代わりの回答案を用意する時間が今ないためとりあえず元の回答案を残しておきますが上記の点ご留意ください。近いうちに、実際の出題に則した回答案に更新します。

 

回答を作るまでの頭の中(暫定) 

「medical preparedness」というセクションがあるので、ここをまとめれば良いのかそれ以上を求められているのか悩みます。例によって、読んでみてから字数と相談して考えることにします。まずは前半

  • 医療物資の備蓄は重要→医療従事者や医療インフラがやられると混乱は必至
  • 造血系細胞のストックは重要→それ自体が被爆していると使えない
  • 造血幹細胞の他の地域からの供給→確実とはいえない
  • HLAハプロタイプ不一致の血縁者→同時に被爆してる可能性大
  • HLAマッチするボランティア→探すのが大変

前半は「これが大事、だがこんな懸念がある」ということの繰り返しで、適切な準備については特に提案がなく、読み損な感じです。造血幹細胞の備蓄がとくに重要なことはわかりました。続いて後半

  • 国全体、あるいは国際的な計画と組織が準備されている
  • IAEAなどがすでに国際ガイドラインを公開している
  • しかし!過去の原発事故などで既存のプランが非現実的なことがわかっている
  • テロや核戦争で役に立たないことは明らか

国としての準備、国際的な協力も、今あるガイドラインでは絵空事だと…。ここにも答えは無かったです。短いですが最後

  • 政府関係者、国民は、放射線曝露の影響についての知識が不足している
  • このことがテロリストに悪用されている

急に問題点の指摘です。これは重要そうなので回答で触れたほうがよさそうです。

しかしここまでの話ではなんとも心もとないです。続くセクションは「politics and public policy」「policy implications」で、medical preparednessにどれくらい関係あるかわかりませんが、段落の最初と最後くらい読んでみることにします。まずはpotlitics and public policyの2つの段落

  • 核兵器が広まっていて不穏/ロシアがうんぬんかんぬん
  • 期待したより核兵器が抑えられていない/医療と同様に治療より予防が大事

あんまり関係なさそうです。次、policy implications。

  • 政府関係者や国民に対して、核テロのリスクを教育するのは必須→私たちは高校レベルでわかる本を出版している

このセクションは、medical preparednessの最後に出てきた教育の話に終始しており大事そうです。というわけできちんと読んでみます。

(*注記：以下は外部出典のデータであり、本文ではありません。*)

$ cat src/rtl/bls_pkg.sv
// Shared types and constants for the Bresenham line stepper.
// Holds coordinate widths, style and mode codes, and the line state struct.
// No dependencies.
package bls_pkg;

    localparam int COORD_BITS = 12;
    localparam int ERR_BITS   = COORD_BITS + 3;

    localparam logic MODE_START = 1'b0;
    localparam logic MODE_STEP  = 1'b1;

    localparam logic [1:0] STYLE_NORMAL = 2'd0;
    localparam logic [1:0] STYLE_BOLD   = 2'd1;
    localparam logic [1:0] STYLE_DOTTED = 2'd2;

    localparam logic [1:0] STEP_ZERO = 2'b00;
    localparam logic [1:0] STEP_POS  = 2'b01;
    localparam logic [1:0] STEP_NEG  = 2'b11;

    typedef struct packed {
        logic [COORD_BITS-1:0] cur_x;
        logic [COORD_BITS-1:0] cur_y;
        logic [1:0]            step_x;
        logic [1:0]            step_y;
        logic [COORD_BITS-1:0] major_delta;
        logic [COORD_BITS-1:0] minor_delta;
        logic [ERR_BITS-1:0]   error_term;
        logic                  axes_swapped;
        logic [COORD_BITS-1:0] steps_left;
        logic [1:0]            style;
        logic                  line_active;
    } line_state_t;

    typedef struct packed {
        logic plot;
        logic bold;
        logic last;
        logic valid_res;
    } pixel_flags_t;

    // Sign-extend a two-bit step (+1, 0, -1) to coordinate width.
    function automatic logic [COORD_BITS-1:0] step_ext(input logic [1:0] s);
        return {{(COORD_BITS-2){s[1]}}, s};
    endfunction

endpackage

$ cat src/rtl/bls_setup.sv
// Line setup: deltas, step signs, axis swap and initial decision value.
// Also forms the flags of the first pixel. Depends on bls_pkg.
module bls_setup
    import bls_pkg::*;
(
    input  logic [COORD_BITS-1:0] x_start,
    input  logic [COORD_BITS-1:0] y_start,
    input  logic [COORD_BITS-1:0] x_end,
    input  logic [COORD_BITS-1:0] y_end,
    input  logic [1:0]            line_style,
    output line_state_t           state,
    output pixel_flags_t          flags
);

    logic [COORD_BITS:0]   dx;
    logic [COORD_BITS:0]   dy;
    logic [COORD_BITS:0]   dx_mag;
    logic [COORD_BITS:0]   dy_mag;
    logic [COORD_BITS-1:0] adx;
    logic [COORD_BITS-1:0] ady;
    logic                  swapped;
    logic [COORD_BITS-1:0] maj;
    logic [COORD_BITS-1:0] mnr;

    always_comb
    begin
        dx = {x_end[COORD_BITS-1], x_end} - {x_start[COORD_BITS-1], x_start};
        dy = {y_end[COORD_BITS-1], y_end} - {y_start[COORD_BITS-1], y_start};
        dx_mag = dx[COORD_BITS] ? (~dx + 1'b1) : dx;
        dy_mag = dy[COORD_BITS] ? (~dy + 1'b1) : dy;
        adx = dx_mag[COORD_BITS-1:0];
        ady = dy_mag[COORD_BITS-1:0];
        swapped = ady > adx;
        maj = swapped ? ady : adx;
        mnr = swapped ? adx : ady;

        state.cur_x        = x_start;
        state.cur_y        = y_start;
        state.step_x       = (dx == '0) ? STEP_ZERO : (dx[COORD_BITS] ? STEP_NEG : STEP_POS);
        state.step_y       = (dy == '0) ? STEP_ZERO : (dy[COORD_BITS] ? STEP_NEG : STEP_POS);
        state.major_delta  = maj;
        state.minor_delta  = mnr;
        state.error_term   = {2'b00, mnr, 1'b0} - {3'b000, maj};
        state.axes_swapped = swapped;
        state.steps_left   = maj;
        state.style        = line_style;
        state.line_active  = maj != '0;

        // First pixel is always drawn.
        flags.plot      = 1'b1;
        flags.bold      = (line_style == STYLE_BOLD) || (line_style == STYLE_DOTTED);
        flags.last      = maj == '0;
        flags.valid_res = 1'b1;
    end

endmodule

$ cat src/rtl/bls_step.sv
// One Bresenham step: advance the major axis, maybe the minor axis,
// update the decision value and pixel flags. Depends on bls_pkg.
module bls_step
    import bls_pkg::*;
(
    input  line_state_t  state,
    output line_state_t  state_next,
    output pixel_flags_t flags
);

    logic                  err_nonneg;
    logic [COORD_BITS-1:0] x_inc;
    logic [COORD_BITS-1:0] y_inc;
    logic [ERR_BITS-1:0]   err_adj;

    always_comb
    begin
        err_nonneg = !state.error_term[ERR_BITS-1];
        x_inc = step_ext(state.step_x);
        y_inc = step_ext(state.step_y);
        err_adj = {2'b00, state.minor_delta, 1'b0}
                - (err_nonneg ? {2'b00, state.major_delta, 1'b0} : '0);

        state_next = state;
        flags.plot      = 1'b0;
        flags.bold      = 1'b0;
        flags.last      = 1'b1;
        flags.valid_res = 1'b0;

        if (state.line_active)
        begin
            if (state.axes_swapped)
            begin
                state_next.cur_y = state.cur_y + y_inc;
                state_next.cur_x = err_nonneg ? state.cur_x + x_inc : state.cur_x;
            end
            else
            begin
                state_next.cur_x = state.cur_x + x_inc;
                state_next.cur_y = err_nonneg ? state.cur_y + y_inc : state.cur_y;
            end
            state_next.error_term  = state.error_term + err_adj;
            state_next.steps_left  = state.steps_left - 1'b1;
            state_next.line_active = state.steps_left != {{(COORD_BITS-1){1'b0}}, 1'b1};

            flags.last      = !state_next.line_active;
            flags.valid_res = 1'b1;
            unique case (state.style)
                STYLE_BOLD:
                begin
                    flags.plot = 1'b1;
                    flags.bold = 1'b1;
                end
                STYLE_DOTTED:
                begin
                    // draw only where x is a multiple of four
                    flags.plot = state_next.cur_x[1:0] == 2'b00;
                    flags.bold = state_next.cur_x[1:0] == 2'b00;
                end
                STYLE_NORMAL:
                begin
                    flags.plot = 1'b1;
                    flags.bold = 1'b0;
                end
                default:
                begin
                    flags.plot = 1'b1;
                    flags.bold = 1'b0;
                end
            endcase
        end
    end

endmodule

$ cat src/rtl/bresenham_line_stepper_top.sv
// Top level of the Bresenham line stepper: line state, result register, handshake.
// Depends on bls_pkg, bls_setup and bls_step.
//
//  channel | direction | handshake          | payload
//  --------+-----------+--------------------+-------------------------------------------
//  input   | in        | in_valid/in_stall  | mode, x_start, y_start, x_end, y_end,
//          |           |                    | line_style
//  output  | out       | out_valid/out_stall| pixel_x, pixel_y, plot, bold, last, valid_res
//
// Every transfer in produces exactly one result, loaded into the result register.
// Throughput is one item per cycle when not stalled: setup logic sits between the input ports and the
// line state and result registers, step logic between the line state registers and the
// result register, so a new item is taken every cycle that in_stall is low.
// in_stall rises only while a result waits and out_stall holds it.
// Reset clears the line state (pixel at 0,0, idle) and empties the result register.
module bresenham_line_stepper_top
    import bls_pkg::*;
(
    input  logic                  clk,
    input  logic                  rst_n,
    input  logic                  in_valid,
    output logic                  in_stall,
    input  logic                  mode,
    input  logic [COORD_BITS-1:0] x_start,
    input  logic [COORD_BITS-1:0] y_start,
    input  logic [COORD_BITS-1:0] x_end,
    input  logic [COORD_BITS-1:0] y_end,
    input  logic [1:0]            line_style,
    output logic                  out_valid,
    input  logic                  out_stall,
    output logic [COORD_BITS-1:0] pixel_x,
    output logic [COORD_BITS-1:0] pixel_y,
    output logic                  plot,
    output logic                  bold,
    output logic                  last,
    output logic                  valid_res
);

    line_state_t  line_reg;
    line_state_t  line_next;
    line_state_t  setup_state;
    line_state_t  step_state;
    pixel_flags_t setup_flags;
    pixel_flags_t step_flags;
    pixel_flags_t flags_next;
    pixel_flags_t flags_reg;
    logic [COORD_BITS-1:0] pixel_x_reg;
    logic [COORD_BITS-1:0] pixel_y_reg;
    logic         out_valid_reg;
    logic         in_xfer;

    // Hold off input only while the result register is full and blocked.
    assign in_stall = out_valid_reg && out_stall;
    assign in_xfer  = in_valid && !in_stall;

    bls_setup u_setup (
        .x_start    (x_start),
        .y_start    (y_start),
        .x_end      (x_end),
        .y_end      (y_end),
        .line_style (line_style),
        .state      (setup_state),
        .flags      (setup_flags)
    );

    bls_step u_step (
        .state      (line_reg),
        .state_next (step_state),
        .flags      (step_flags)
    );

    // A start item reloads the line, abandoning any line still running.
    always_comb
    begin
        if (mode == MODE_START)
        begin
            line_next  = setup_state;
            flags_next = setup_flags;
        end
        else
        begin
            line_next  = step_state;
            flags_next = step_flags;
        end
    end

    // Line state advances on each input transfer.
    always_ff @(posedge clk or negedge rst_n)
    begin
        if (!rst_n)
        begin
            line_reg      <= '0;
            out_valid_reg <= 1'b0;
        end
        else
        begin
            if (in_xfer)
            begin
                line_reg <= line_next;
            end
            if (in_xfer)
            begin
                out_valid_reg <= 1'b1;
            end
            else if (!out_stall)
            begin
                out_valid_reg <= 1'b0;
            end
        end
    end

    // Result payload: load on transfer in, hold otherwise.
    always_ff @(posedge clk)
    begin
        if (in_xfer)
        begin
            pixel_x_reg <= line_next.cur_x;
            pixel_y_reg <= line_next.cur_y;
            flags_reg   <= flags_next;
        end
    end

    assign out_valid = out_valid_reg;
    assign pixel_x   = pixel_x_reg;
    assign pixel_y   = pixel_y_reg;
    assign plot      = flags_reg.plot;
    assign bold      = flags_reg.bold;
    assign last      = flags_reg.last;
    assign valid_res = flags_reg.valid_res;

endmodule

$ cat config.mk
export PLATFORM = sky130hd
export DESIGN_NAME = bresenham_line_stepper_top
export DESIGN_NICKNAME = d
export VERILOG_FILES = /design/src/rtl/bls_pkg.sv /design/src/rtl/bls_setup.sv /design/src/rtl/bls_step.sv /design/src/rtl/bresenham_line_stepper_top.sv
export SDC_FILE = /design/constraint.sdc
export NUM_CORES = 1
export LEC_CHECK = 0
export ABC_AREA = 1
export BUFFER_PORTS_ARGS = -buffer_cell sky130_fd_sc_hd__buf_2
export CAP_MARGIN = 20
export CORE_ASPECT_RATIO = 1.75
export CORE_MARGIN = 5
export CORE_UTILIZATION = 53
export DETAILED_ROUTE_END_ITERATION = 8
export GPL_ROUTABILITY_DRIVEN = 0
export PLACE_DENSITY_LB_ADDON = 0.2
export RECOVER_POWER = 50
export SYNTH_ARGS = -nofsm -noshare
export SYNTH_HDL_FRONTEND = slang
export SYNTH_SLANG_ARGS = --single-unit
export TNS_END_PERCENT = 20
$ cat constraint.sdc
create_clock -name clk -period 5.83 [get_ports clk]
set_input_delay 0.2915 -clock clk [delete_from_list [all_inputs] [get_ports clk]]
set_output_delay 0.2915 -clock clk [all_outputs]
set_load 0.02 [all_outputs]
==> results of run 1 <==
synth_stat cells, types with 4 or more instances:
| cell type | instances | area [um^2] |
|---|---|---|
| dfrtp_1 | 83 | 2080 |
| xnor2_1 | 11 | 96.3 |
| a21oi_1 | 78 | 390 |
| o211ai_1 | 7 | 52.6 |
| nor2_1 | 118 | 443 |
| fa_1 | 18 | 360 |
| nor3_1 | 4 | 20.0 |
| a31oi_1 | 9 | 56.3 |
| o221ai_1 | 7 | 61.3 |
| nand2_2 | 33 | 206 |
| o22ai_1 | 17 | 106 |
| o32a_1 | 6 | 60.1 |
| xor2_1 | 31 | 272 |
| nand4_1 | 19 | 119 |
| o21a_1 | 8 | 60.1 |
| edfxtp_1 | 28 | 841 |
| o21bai_1 | 5 | 37.5 |
| clkbuf_1 | 25 | 93.8 |
| buf_6 | 6 | 67.6 |
| nand3_1 | 103 | 515 |
| o21ai_0 | 122 | 611 |
| nand2_1 | 388 | 1460 |
| o21ai_1 | 6 | 30.0 |
| nand2_4 | 5 | 56.3 |
| inv_1 | 270 | 1010 |
| ha_1 | 78 | 976 |
| inv_2 | 20 | 75.1 |
| nor2_2 | 10 | 62.6 |
| buf_2 | 4 | 20.0 |
| nand3b_1 | 5 | 37.5 |
| nand3_2 | 4 | 40.0 |
| a22oi_1 | 6 | 45.0 |
cells by family (layout without fill, tap and decap cells):
family | after synthesis | count (layout) | synth area share
XOR/XNOR | 42 | 42 | 0.0348
adder cells (fa/ha/maj) | 96 | 96 | 0.126
flip-flops | 111 | 111 | 0.276
AND/OR/NAND/NOR | 698 | 698 | 0.287
buffers and inverters | 331 | 407 | 0.123
AO/OA/AOI/OAI | 283 | 283 | 0.153
final cells by class:
| class | instances | share of cell area |
|---|---|---|
| Tap cell | 245 | 0.0267 |
| Multi-Input combinational cell | 1119 | 0.555 |
| Clock inverter | 6 | 0.00469 |
| Inverter | 290 | 0.0949 |
| Sequential cell | 111 | 0.254 |
| Clock buffer | 10 | 0.0200 |
| Timing Repair Buffer | 101 | 0.0440 |
what timing repair did:
item / in CTS / in global routing
hold buffers: 1 / 0
setup buffers: 0 / 2
endpoints found under the setup margin: 0 / 1
gates resized for setup: 0 / 1
endpoints found under the hold margin: 24 / 0
power by group through the flow:
stage / registers [W] / logic [W] / clock network (W)
5_1_grt: 0.00125 / 0.00499 / 0.000663
6_report: 0.00122 / 0.00440 / 0.000622
4_1_cts: 0.00122 / 0.00439 / 0.000629
2_1_floorplan: 0.00122 / 0.00333 / 0
3_3_place_gp: 0.00123 / 0.00429 / 0
3_5_place_dp: 0.00123 / 0.00437 / 0
critical path: cells and delay by family, from the launching register on:
kind,cells,cell delay [ps]
buf+inv,5,3730
simple gates,5,840
flops,1,380
compound gates,1,120
worst paths after layout:
| kind | to |
|---|---|
| worst max-delay path | line_reg[57]$_DFFE_PN0P_ |
| worst min-delay path | out_valid$_DFFE_PN0P_ |
| worst max register to register | line_reg[57]$_DFFE_PN0P_ |
| worst min register to register | line_reg[23]$_DFFE_PN0P_ |
| max in group asynchronous | line_reg[23]$_DFFE_PN0P_ |
| min in group asynchronous | line_reg[78]$_DFFE_PN0P_ |
metal layers:
layer | global-route usage | share of wire | vias up
met5 | 0 | 0 | -
met4 | 0.196 | 0.076 | 0
met3 | 0.0378 | 0.036 | 110
met2 | 0.501 | 0.53 | 270
met1 | 0.280 | 0.36 | 4765
li1 | - | - | 5171
stage by stage:
stage,worst slack (ps),utilization
detailed placement,250,0.570
CTS,629,0.585
finish,627,0.583
global placement,287,0.570
floorplan,914,-
global route,27.7,0.583
==> metrics.md, run 1 <==
| Metric | Value |
|---|---|
| Worst setup EP type | register |
| Crit Path Class | register to register |
| Rows | 68 |
| Initial Utilization | 0.537 |
| Violated checks | capacitance limit, slew limit |
| IO Pins | 85 |
| Min-delay worst type | input pin to register |
| Worst EP arrival | 5480 ps |
| Gr usage total | 0.276 |
| First-pass GRT wire length | 49800 um |
| Area grow syn2layout | 8.55% |
| Avg Cell Area, Syn | 6.77 um^2 |
| Vias in the first global route | 10400 |
| Register bit total from synthesis | 111 |
| RSZ-0062 raised after global routing | false |
| Startpoint Class | register |
| Most frequent cells in the layout | 388 x nand2_1, 270 x inv_1, 122 x o21ai_0 |
| Hold-critical path depth | 3 |
| Sequential cell area | 2920 um^2 |
| Commonest non-fill, non-tap cell in the layout | nand2_1 |
| Die height | 197 um |
| Initial antenna violation count | 0 |
| Pleak | 6.13 nW |
| Max IR drop VDD | 0.330 mV |
| Final WL | 30500 um |
| Internal | 0.00290 W |
| Max-slew violations | 131 |
| Routed vias/inst | 5.48 |
| Max transition margin | -1.17 |
| Final antenna-violating net count | 0 |
| Syn. warnings | 0 |
| Highest Clock Rate | 0.192 GHz |
| Fin crit share | 0.892 |
| Final setup fails | 0 |
| Final TNS setup | 0 ps |
| FFs w/ async S/R, synth | 0.748 |
| Fillcell total | 1985 |
| DR DRC count | 0 |
| Clk_lat worst skew | 380 ps |
| Ant. Diodes | 0 |
| Post-DP HPWL | 24200 um |
| Post-Syn Instances | 1561 |
| Worst Skew | 16.0 ps |
| Reg2reg start | out_valid$_DFFE_PN0P_ |
| CTS Buffer Depth | 2 |
| Worst EP required | 6110 ps |
| Htree depth | 3 |
| Die area | 23000 um^2 |
| Chip width | 117 um |
| Buffers on Ports | 84 |
| Tmin final | 5200 ps |
| Sw frac | 0.536 |
| Layout cells sized above 1 | 0.101 |
| Clk root buf | clkbuf_16 |
| P_sw | 0.00335 W |
| Hold_ws | 134 ps |
| Largest net degree at the start of global routing | 60 |
| Nets | 1783 |
| DP Cell Count | 1863 |
| CTS Sinks | 111 |
| Crit path max-delay cell type | clkbuf_1 |
| CTS Buf Count | 9 |
| CP max stage delay | 1630 ps |
| MaxCap Viol Count | 3 |
| Multi-input gate area | 6370 um^2 |
| Critical-path maximum fanout | 44 |
| Hold path start | out_stall |
| GRT overflow | 0 |
| Fin. Hold Viols | 0 |
| Post-route cell area | 11500 um^2 |
| Combinational share of power | 0.705 |
| Synth unique cells | 47 |
| Seq pwr share | 0.196 |
| Number of enable flip-flop cells after synthesis | 28 |
| Worst Setup SP | out_valid$_DFFE_PN0P_ |
| CP Cell Sequence | nand2_1, inv_1, nor2_4, clkbuf_1, inv_1, nor2_2, buf_4, inv_1, nor2_1, nand4_1, o21a_1 |
| Final non-filler cell total | 1882 |
| DRT iter0 DRCs | 575 |
| Synth Net Count | 1712 |
| Core footprint | 19700 um^2 |
| CTS tree | yes |
| Most used cell, CP | inv_1 |
| Status | finished, violations left |
| R2R Setup Slk | 630 ps |
| Pwr dens | 545 nW/um^2 |
| Tot Pwr | 0.00625 W |
| Pre-antenna DRT Iters | 7 |
| Main synth FF type | dfrtp_1 |
| Post-Syn Area | 10600 um^2 |
| Worst reg-to-reg path cell count | 11 |
| Worst-path clk slew | 90 ps |
| Sequential cell area fraction in the yosys report | 0.276 |
| Largest register FFs | 82 |
| DP Area | 11200 um^2 |
| Slew at the pin closest to its max-slew limit | 3250 ps |
| Per-cell routed wire length | 16.2 um |
| Clock share of power | 0.100 |
| Vias | 10300 |
Note: power is estimated with default switching activity, not from simulation.
==> run 2, diff against run 1 <==
- clock period: 5.83 -> 5 ns (I/O delays scaled with it)
==> run 2 against run 1 <==
Net effect:
- the flow still finishes with violations (capacitance limit, slew limit)
- critical path type is now input pin to register
- sequential power grew 17%
- via count grew 4.7%
- global-route usage shrank 0.16 points
- total power grew 31%
- cell count grew 5.7%
- clock power grew 22%
- design area grew 8.2%
- first-iteration DRC count shrank 9.0%
==> metrics.md, run 2 (synthesis results as in run 1) <==
| Metric | Value |
|---|---|
| Clk_lat worst skew | 370 ps |
| Max transition margin | -0.862 |
| Chip width | 117 um |
| Sequential cell area | 2920 um^2 |
| Tmin final | 4650 ps |
| Place WS | -189 ps |
| MaxCap Viol Count | 2 |
| Seq pwr share | 0.174 |
| Clock share of power | 0.093 |
| Combinational share of power | 0.733 |
| First-pass GRT wire length | 50100 um |
| Crit-path leading delay family | adder cells |
| DR DRC count | 0 |
| Worst setup EP type | register |
| Worst-path clk slew | 80 ps |
| Final setup fails | 0 |
| Metal-1 WL | 11000 um |
| Initial Utilization | 0.537 |
| Gr usage total | 0.274 |
| Buffers on Ports | 84 |
| Status | finished, violations left |
| Internal | 0.00407 W |
| Core footprint | 19700 um^2 |
| Per-cell routed wire length | 15.6 um |
| Layout cells sized above 1 | 0.169 |
| CP max stage delay | 560 ps |
| Worst path buffer plus inverter count | 6 |
| Wire length on met2 | 16800 um |
| Min-delay worst type | input pin to register |
| Worst EP arrival | 4950 ps |
| Pre-antenna DRT Iters | 5 |
| Commonest non-fill, non-tap cell in the layout | nand2_1 |
| Die height | 197 um |
| Final antenna-violating net count | 0 |
| Hold_ws | 93.1 ps |
| CTS Buffer Depth | 2 |
| IO Pins | 85 |
| Crit path max-delay cell type | fa_2 |
| Ant. Diodes | 0 |
| Critical-path maximum fanout | 14 |
| Crit Path Class | input pin to register |
| Worst Skew | 11.9 ps |
| Worst EP required | 5300 ps |
| Fillcell total | 1843 |
| Final WL | 31000 um |
| Area grow syn2layout | 17.5% |
| Violated checks | capacitance limit, slew limit |
| DP Cell Count | 1971 |
| CTS tree | yes |
| Clk root buf | clkbuf_16 |
| Largest net degree at the start of global routing | 52 |
| Vias in the first global route | 10800 |
| Largest register FFs | 82 |
| Routed vias/inst | 5.43 |
| Most used cell, CP | nand2_1 |
| Post-DP HPWL | 24500 um |
| Fin. Hold Viols | 0 |
| Rows | 68 |
| Multi-input gate area | 6470 um^2 |
| Die area | 23000 um^2 |
| Sw frac | 0.502 |
| Nets | 1891 |
| Pleak | 6.67 nW |
| Wire length on met3 | 1190 um |
| Max-slew violations | 90 |
| Setup ws final | 351 ps |
| Htree depth | 3 |
| Highest Clock Rate | 0.215 GHz |
| Initial antenna violation count | 0 |
| Most frequent cells in the layout | 387 x nand2_1, 269 x inv_1, 121 x buf_4 |
| CTS Sinks | 111 |
| GRT overflow | 0 |
| P_sw | 0.00410 W |
| Final non-filler cell total | 1990 |
| Pwr dens | 659 nW/um^2 |
| Fin crit share | 0.930 |
| CTS Buf Count | 9 |
| Slew at the pin closest to its max-slew limit | 2790 ps |
| DR top layer | met4 |
| DRT iter0 DRCs | 523 |
| Max IR drop VDD | 0.477 mV |
| Vias | 10800 |
| Startpoint Class | input pin |
## run 2: power groups by stage
stage	Clock (W)	Combinational, W	Sequential, W
finish	0.000758	0.00599	0.00143
global route	0.000811	0.00675	0.00146
detailed placement	0	0.00581	0.00144
floorplan	0	0.00388	0.00142
global placement	0	0.00569	0.00143
CTS	0.000777	0.00584	0.00142
## run 2: worst paths after layout
check | end | start | slack [ps] | cells after the start
max | line_reg[28]$_DFFE_PN0P_ | y_start[0] | 350 | 34
min | out_valid$_DFFE_PN0P_ | out_stall | 90 | 3
max reg2reg | line_reg[57]$_DFFE_PN0P_ | out_valid$_DFFE_PN0P_ | 710 | 11
min reg2reg | line_reg[50]$_DFFE_PN0P_ | line_reg[50]$_DFFE_PN0P_ | 490 | 2
max in group asynchronous | line_reg[47]$_DFFE_PN0P_ | rst_n | 1480 | 3
min in group asynchronous | line_reg[79]$_DFFE_PN0P_ | rst_n | 1330 | 2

  • 医療的準備によってできることとできないことを理解することが不可欠
  • 成功の印象だけを強めるのは逆効果
  • ベストなのは放射線生物学を公教育内で提供すること
  • 医療従事者の教育も十分と言えない→追加の教育が必要
  • 有事の際には、十分な情報に基づいた指示系統の構築と、混乱した政府に変わり公共へ情報提供・指示する医療専門家が必要

めちゃくちゃ重要そうです。ほぼ答えがそろったでしょう。教育が「medhical」preparedness か?という疑問はややありますが、「放射線生物学(医学)」は十分medicalだと思うので、いいことにします。400字あるので、前半の「重要だが十分とはいえない」準備にも触れたほうが良さそうです。

 

エッセンス(暫定)

適切なmedical preparednessとは

政府や国民への放射線生物学教育

  • 理由①:混乱させるのがテロリストの目的だが適切な知識があればそれを防げる
  • 理由②:医療提供体制を準備しておいても被害状況によっては想定通りにいかない可能性があることを知っておくのも重要

医療者への放射線医学教育

  • 理由①:現状では十分教育の機会があるとは言えない
  • 理由②:専門家として国民へ適切な情報を提供し指示する立場になることを想定する必要がある
  • 理由③:政府や国民への教育を担う

 

回答案1(暫定)

テロリズムに対する医療面からの準備としては、放射線の影響にかんする教育を徹底すること、また、政府と協力して、状況によっては政府に代わって、国民に適切な情報提供と指示を行える医療専門家集団を組織することが最も必要である。放射線障害に対する医療行為に必要な物資の備蓄や、効果的な医療行為実施のための国内体制および国際的協力体勢の構築も重要であるが、これらは被害の程度や状況によっては想定通りにいかないことも多いと考えられる。このように、医療提供の準備さえしておけば安心というわけではないことや、逆に、放射性物質が使用されたからといってやみくもに放射線の影響を心配する必要もないということを含めて、政府関係者や国民を教育することは、テロリストの目的でもある社会的な混乱を防ぐために必須である。また、医療従事者への放射線医学教育を強化することも、信頼できる専門家集団を構築する上で重要である。

(393字)

 

回答案2(暫定)

テロリズムに対する医療面からの準備で最も重要なのは、放射線の影響についての教育である。第一に、小規模や低線量の攻撃であれば被爆による人体への影響は大きくないこと、逆に、大規模や広範囲な攻撃であれば医療物資や医療提供体制を準備していても想定どおりにはいかない可能性があることなどを、国民や政府に周知することが必要である。不必要な恐怖や医療への過信がなくなれば、テロリストの最大の目的である社会的混乱を防ぐことができ、政府が正確な情報に基づいた正しい判断を下せる可能性が高まる。第二に、医療従事者への放射線医学教育の拡充が必要である。現行のカリキュラムでは、医療従事者に対する放射線医学教育は十分とはいえない。国民や政府に正しい情報を発信でき、必要に応じて判断や指示を行えるような専門性を備えた人員を増やすためにも、追加の教育プログラムを用意することが必要である。

(381字)

 

 

つぶやき(暫定)

教育を軸に、いわゆる医療提供の準備だけでは足りないということを加えて書きました。

本文にはHLAだのhematopoietic growth factorsだの専門用語が登場していますが、回答には全然必要ないので、いちいち引っかかってると損です。わかるに越したことはないですが、わからなくても(直訳しろと言われない限り)8割OKな回答は作れます。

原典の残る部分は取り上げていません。